Casualties and losses
- 5,000+: 6,000+

= Yu Liang's Northern Expedition =

Aborted campaign by Yu Liang against the Later Zhao (339)

Yu Liang's Northern Expedition was an aborted campaign by the Eastern Jin commander, Yu Liang against the state of Later Zhao in 339 during the Jin dynasty (266–420) and Sixteen Kingdoms period. While in the midst of preparing for the expedition, the Heavenly King of Zhao, Shi Hu ordered his generals to carry out a pre-emptive attack on the Jin. The campaign ended in a stalemate, but the losses sustained by the Jin forced Yu Liang to call off the expedition.

== Background ==
Yu Liang was a top-ranking official and the brother-in-law of Emperor Ming of Jin through his sister, Empress Yu Wenjun. When Ming neared death in 325, Yu Liang was among the few he entrusted a regent to his son, Emperor Cheng, who was only three years old at the time. Yu Liang dominated the imperial court in the first two years under Emperor Cheng, but his mishandling of power led to the devastating rebellion of Su Jun from 327 to 329. The rebellion tainted his reputation, and after it was put down, he was willingly transferred from the capital, Jiankang to a border post; first to Wuhu in Yang province, then to Wuchang in Jiang province.
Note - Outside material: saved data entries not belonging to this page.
## config.mk

```make
export PLATFORM = sky130hd
export DESIGN_NAME = sprite_layer
export DESIGN_NICKNAME = d
export VERILOG_FILES = /design/src/rtl/sprite_layer.sv
export SDC_FILE = /design/constraint.sdc
export NUM_CORES = 1
export LEC_CHECK = 0
export CAP_MARGIN = 20
export CORE_ASPECT_RATIO = 2
export CORE_MARGIN = 2
export CORE_UTILIZATION = 31
export CTS_BUF_LIST = sky130_fd_sc_hd__clkbuf_4 sky130_fd_sc_hd__clkbuf_8 sky130_fd_sc_hd__clkbuf_16
export CTS_CLUSTER_DIAMETER = 50
export DETAILED_ROUTE_END_ITERATION = 6
export GPL_ROUTABILITY_DRIVEN = 0
export PLACE_DENSITY_LB_ADDON = 0.05
export SLEW_MARGIN = 20
export SYNTH_ARGS = -nofsm -noshare
export SYNTH_HDL_FRONTEND = slang
export SYNTH_SLANG_ARGS = --single-unit
export TNS_END_PERCENT = 50
```

## constraint.sdc

```tcl
create_clock -name clk -period 6.5 [get_ports clk]
set_input_delay 1.95 -clock clk [delete_from_list [all_inputs] [get_ports clk]]
set_output_delay 1.95 -clock clk [all_outputs]
set_load 0.05 [all_outputs]
```
**config.mk**
```make
export PLATFORM = sky130hd
export DESIGN_NAME = snitch_tcdm_amo_bank
export DESIGN_NICKNAME = d
export VERILOG_FILES = /design/src/rtl/snitch_tcdm_amo_bank.sv
export SDC_FILE = /design/constraint.sdc
export NUM_CORES = 1
export LEC_CHECK = 0
export CELL_PAD_IN_SITES_DETAIL_PLACEMENT = 1
export CELL_PAD_IN_SITES_GLOBAL_PLACEMENT = 2
export CORE_UTILIZATION = 25
export DETAILED_ROUTE_END_ITERATION = 8
export PLACE_DENSITY = 0.83
export SYNTH_ARGS = -nofsm -noshare
export SYNTH_HDL_FRONTEND = slang
export SYNTH_SLANG_ARGS = --single-unit
```
**constraint.sdc**
```tcl
create_clock -name clk_i -period 5.1 [get_ports clk_i]
set_clock_uncertainty 0.15 [all_clocks]
set_input_delay 1.02 -clock clk_i [delete_from_list [all_inputs] [get_ports clk_i]]
set_output_delay 1.02 -clock clk_i [all_outputs]
set_load 0.005 [all_outputs]
```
Though Yu Liang remained influential even when away from Jiankang, power within the Jin government was essentially split between him, the minister Wang Dao and the border commander, Xi Jian. He was determined to restore the political power he once had, and in 338, he conspired with Xi Jian to raise troops against Wang Dao. However, Xi Jian refused to join and the plot was leaked to Wang Dao. After his Army Advisor, Sun Sheng dissuaded him, Yu Liang abandoned the idea and the matter quietly went away.

== Prelude ==
Yu Liang then considered his next plan, that is to launch a northern expedition and elevate his prestige through military success. In March or April 339, he petitioned the court to issue a series of appointments;

- Huan Xuan, as Chief Controller north of the Mian river and Inspector of Si province, with his city of Xiangyang as his base.
- Yu Yì (庾懌), his younger brother, as Chief Controller of Liang and Yong provinces and Inspector of Liang province, to be transferred to Weixing (魏興; southeast of present-day Suqian, Jiangsu);
- Yu Yi (庾翼; note the different given name), his other younger brother, as Colonel of Southern Man and acting Administrator of Nan commandary, to be transferred to Jiangling;
- Mao Bao, as Chief Controller Yang province west of the Yangzi and Inspector of Yu province, along with the Administrator of Xiyang, Fan Jun (樊峻), to be transferred to Zhucheng (邾城, in modern Huanggang, Hubei) with 10,000 elite soldiers;
- Tao Cheng (陶稱), as General of the Household Gentlemen of the South and Chancellor of Jiangxia, to march to the central Mian river.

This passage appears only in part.